Clearly a decade is too brief a time span to get a meaningful trend estimate; just as clearly the trend since 1970 is — how shall one say? — obvious. The linear regression trend rate is 0.0164 +/- 0.0028 deg.C/yr. I have good reason to believe that the “turning point” marking the start of recent warming is 1975 rather than 1970, but even with this earlier date the trend is statistically significant. Strongly. And it’s warming, not cooling.

Clearly we shouldn’t base any climate trend on a decade of data.

And it is worth noting that temperature aren’t the only noisy data that climate scientists deal with. Sea level, the heat stored in the oceans and the extent of Arctic sea ice, are all noisy data.

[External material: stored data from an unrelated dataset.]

From an optimization exercise on the open Yosys and OpenROAD flow, aimed at small area, a short achievable clock period and few clock cycles per item; shortcuts taken in it are not production practice. Where RTL was checked, it was by simulation tests only, not by an equivalence proof against the original. Power and IR drop assume default switching activity.

==> module pixel_frame_statistics_unit, before the edit <==
module pixel_frame_statistics_unit #(
    parameter int MAX_WIDTH  = 4096,
    parameter int MAX_HEIGHT = 4096
) (
    input  logic        i_clk,
    input  logic        i_rst_n,
    input  logic        i_cfg_we,
    input  logic [12:0] i_cfg_wdata,
    input  logic        i_pix_valid,
    output logic        o_pix_ready,
    input  logic [24:0] i_pix,
    output logic        o_rpt_valid,
    input  logic        i_rpt_ready,
    output logic [50:0] o_rpt
);
    logic [11:0] r_wm1;
    logic [11:0] r_col, r_row;
    logic [11:0] n_col;
    logic        r_first;               
    logic        r_ready;               
    logic        r_rep;                 
    logic [1:0]  r_kind;
    logic        r_last;                
    logic [23:0] r_bpos, r_dpos;        
    logic [23:0] r_bpix, r_dpix;        
    logic [9:0]  r_bsum, r_dsum;
    logic [23:0] r_max, r_min;          
    logic        p_valid;               
    logic [24:0] p_pix;
    logic [9:0]  p_sum;
    logic        p_wrap;                
    logic        accept, fold, taken;
    logic [9:0]  sum;
    logic        upd_b, upd_d;
    logic [2:0]  upd_max, upd_min;
    assign o_pix_ready = r_ready;
    assign accept      = i_pix_valid && r_ready;
    assign fold        = p_valid;
    assign taken       = r_rep && i_rpt_ready;
    assign o_rpt_valid = r_rep;
    assign o_rpt       = {r_kind, r_bpos, r_bpix, r_last};
    function automatic logic gt_tree(input logic [15:0] a, input logic [15:0] b, input int n);
        logic [15:0] g, e;
        for (int i = 0; i < 16; i++) begin
            g[i] = (i < n) && a[i] && !b[i];
            e[i] = (i >= n) || !(a[i] ^ b[i]);
        end
        for (int d = 1; d < 16; d = d * 2) begin
            for (int i = 0; i + d < 16; i = i + 2 * d) begin
                g[i] = g[i + d] || (e[i + d] && g[i]);
                e[i] = e[i + d] && e[i];
            end
        end
        gt_tree = g[0];
    endfunction
    always_comb begin : b_sum
        logic [7:0] x, y, z;
        logic [8:0] cs, cc;             
        logic [8:0] g, p, gp;
        x  = i_pix[24:17];
        y  = i_pix[16:9];
        z  = i_pix[8:1];
        cs = {1'b0, x ^ y ^ z};
        cc = {(x & y) | (x & z) | (y & z), 1'b0};
        g  = cs & cc;
        p  = cs ^ cc;
        gp = p;
        for (int d = 1; d < 9; d = d * 2) begin
            for (int i = 8; i >= d; i--) begin
                g[i]  = g[i] | (gp[i] & g[i - d]);
                gp[i] = gp[i] & gp[i - d];
            end
        end
        sum[0]   = p[0];
        sum[8:1] = p[8:1] ^ g[7:0];
        sum[9]   = g[8];
    end
    always_comb begin
        n_col = r_col;
        if (fold) begin
            if (p_pix[0] || p_wrap) n_col = '0;
            else                    n_col = r_col + 12'd1;
        end
    end
    always_ff @(posedge i_clk) begin
        p_pix  <= i_pix;
        p_sum  <= sum;
        if (fold && (p_pix[0] || p_wrap)) p_wrap <= r_wm1 == 12'd0;
        else p_wrap <= r_col >= r_wm1 || (fold && r_col + 12'd1 == r_wm1);
        if (!i_rst_n) p_valid <= 1'b0;
        else          p_valid <= accept;
    end
    always_ff @(posedge i_clk) begin
        if (!i_rst_n) begin
            r_wm1 <= 12'd639;
        end else if (i_cfg_we) begin
            if (i_cfg_wdata[12])
                r_wm1 <= 12'd4095;
            else if (i_cfg_wdata[11:0] == 12'd0)
                r_wm1 <= 12'd0;
            else
                r_wm1 <= i_cfg_wdata[11:0] - 12'd1;
        end
    end
    always_ff @(posedge i_clk) begin
        if (!i_rst_n) begin
            r_col   <= '0;
            r_row   <= '0;
            r_first <= 1'b1;
            r_ready <= 1'b1;
            r_rep   <= 1'b0;
            r_kind  <= 2'd0;
            r_last  <= 1'b0;
        end else begin
            r_col <= n_col;
            if (taken) begin
                r_kind <= r_kind + 2'd1;
                r_last <= r_kind == 2'd2;
                if (r_last) begin
                    r_rep   <= 1'b0;
                    r_ready <= 1'b1;
                end
            end
            if (accept && i_pix[0]) r_ready <= 1'b0;
            if (fold) begin
                r_first <= p_pix[0];
                if (p_pix[0]) begin
                    r_row <= '0;
                    r_rep <= 1'b1;
                end else if (p_wrap && r_row != 12'd4095) begin
                    r_row <= r_row + 12'd1;
                end
            end
        end
    end
    assign upd_b = fold && (r_first || gt_tree(16'(p_sum), 16'(r_bsum), 10));
    assign upd_d = fold && (r_first || gt_tree(16'(r_dsum), 16'(p_sum), 10));
    for (genvar i = 0; i < 3; i++) begin : g_ch
        assign upd_max[i] = fold && (r_first || gt_tree(16'(p_pix[8*i+1 +: 8]), 16'(r_max[8*i +: 8]), 8));
        assign upd_min[i] = fold && (r_first || gt_tree(16'(r_min[8*i +: 8]), 16'(p_pix[8*i+1 +: 8]), 8));
    end
    always_ff @(posedge i_clk) begin
        if (r_rep) begin
            if (i_rpt_ready) begin
                r_bpos <= r_dpos;
                r_bpix <= r_dpix;
                r_dpos <= '0;
                r_dpix <= r_max;
                r_max  <= r_min;
            end
        end else begin
            if (upd_b) begin
                r_bpos <= {r_col, r_row};
                r_bpix <= p_pix[24:1];
                r_bsum <= p_sum;
            end
            if (upd_d) begin
                r_dpos <= {r_col, r_row};
                r_dpix <= p_pix[24:1];
                r_dsum <= p_sum;
            end
            for (int i = 0; i < 3; i++) begin
                if (upd_max[i]) r_max[8*i +: 8] <= p_pix[8*i+1 +: 8];
                if (upd_min[i]) r_min[8*i +: 8] <= p_pix[8*i+1 +: 8];
            end
        end
    end
endmodule
Settings: LEC_CHECK=0, ABC_AREA=1, CAP_MARGIN=20, CORE_MARGIN=2, CORE_UTILIZATION=65, CTS_BUF_LIST=sky130_fd_sc_hd__clkbuf_16, CTS_CLUSTER_DIAMETER=80, CTS_CLUSTER_SIZE=20, PLACE_DENSITY=0.8, SETUP_SLACK_MARGIN=2.5, SLEW_MARGIN=20; clock period 4.5 ns.
run.sh (not shown) runs the stock make flow with config.mk's settings and CLKGATE_MAP_FILE= SYNTH_SCRIPT=/design/flow/synth_recipe.tcl, a recipe that flattens the netlist after the stock synthesis.
==> next run, changes <==
--- a/flow/design.v
+++ b/flow/design.v
@@ -85,8 +85,9 @@
     always_ff @(posedge i_clk) begin
         p_pix  <= i_pix;
         p_sum  <= sum;
-        if (fold && (p_pix[0] || p_wrap)) p_wrap <= r_wm1 == 12'd0;
-        else p_wrap <= r_col >= r_wm1 || (fold && r_col + 12'd1 == r_wm1);
+        if (!fold)                   p_wrap <= r_col >= r_wm1;
+        else if (p_pix[0] || p_wrap) p_wrap <= r_wm1 == 12'd0;
+        else                         p_wrap <= 13'(r_col) + 13'd1 >= 13'(r_wm1);
         if (!i_rst_n) p_valid <= 1'b0;
         else          p_valid <= accept;
     end
Effect: The changed run finished clean. Count of clock-buffer cells in the layout is unchanged. Sequential power barely changes. Cell count rose by 1.9%. Routed wire length decreases by 12%. Worst setup slack gets better by 180 ps. Final area fell by 0.80%. Clock power is lower by about 3%. Power fell by 4.5%. Combinational power decreases by about 20%. Die area climbs by 1.7%.
Testbench counts after the change, summed over its fixed seeds: cycles 32,687, pixels 31,687.
The RTL of the first run of this note was laid out without a check of its function.

what the ideal ports hide:
No port has a modelled driver above. Below, the same layouts with a new extraction and two added sets of constraints. Step 1 assumes that a clkbuf_16 drives the clock port and a buf_2 every other input. Step 2, shift: input delay + t, output delay - t, t = (earliest + latest rising clock arrival at the registers) / 2. This alone moves slack from input paths to output paths. a / b / c = ideal ports / drivers / drivers and shift; a / b = the first two.
| run | shift t [ns] | setup slack, ns | hold WS [ns] | cell pins on the clock port's net |
|---|---|---|---|---|
| the first run | 0.533 | 2.045 / 2.055 / 1.522 | 0.477 / 0.477 / 0.477 | 1 |
| the second run | 0.536 | 2.224 / 2.227 / 1.692 | 0.475 / 0.475 / 0.475 | 1 |
After both steps setup and hold are still met in every run listed. For the second run, which loses most, drivers alone change the setup slack by +0.003 ns; drivers and shift together by -0.532 ns.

This should be obvious but deniers who definitely ought to know better, but it isn’t, as RealClimate points out. Roger Pielke Sr, should know better. He is a trained climatologist, yet he claims that:

  1. Since 2006 sea level rise has flattened.Has it? You be the judge:It doesn’t look flat to me. But more importantly it is obvious that these data are noisy. ‘2006 to the present’ is far to short a period to derive any meaningful conclusions.
  2. Pielke Sr. then claims that “There has been no statistically significant warming of the upper ocean since 2003”.Really? Again, you be the judge:
  3. Again it looks like an increase to me, and again it is rather obvious that ‘since 2003’ is too short a timescale to draw any meaningful conclusions:

    the trend in from 2003 to 2008 in the Levitus data (the Domingues et al data does not extend past 2003), is still positive but with an uncertainty (both in the trend calculation and systematically) that makes it impossible to state whether there has been a significant change.

  4. Peilke Sr.’s most dishonest statement is in regards to sea ice. He says that claims that the arctic sea ice is decreasing faster than model predictions are wrong because ‘since 2008, the anomalies have actually decreased’.Again here is the relevant data:
    Peilke justifies his claim based on less than one year of data! (the 2009 data isn’t in yet). Yet it is plainly clear that even though 2008 had more ice than 2007, it is still well below what is predicted by climate models.

This is simply unjustifiable for someone like Peilke Sr. He knows better; he is being deliberately dishonest.

Just as the comic at the beginning of this post is absurd, so are attempts by deniers to draw any meaningful conclusions on short timescales (especially when they lie, as Peilke Sr. has done). They both make the same fundamental error.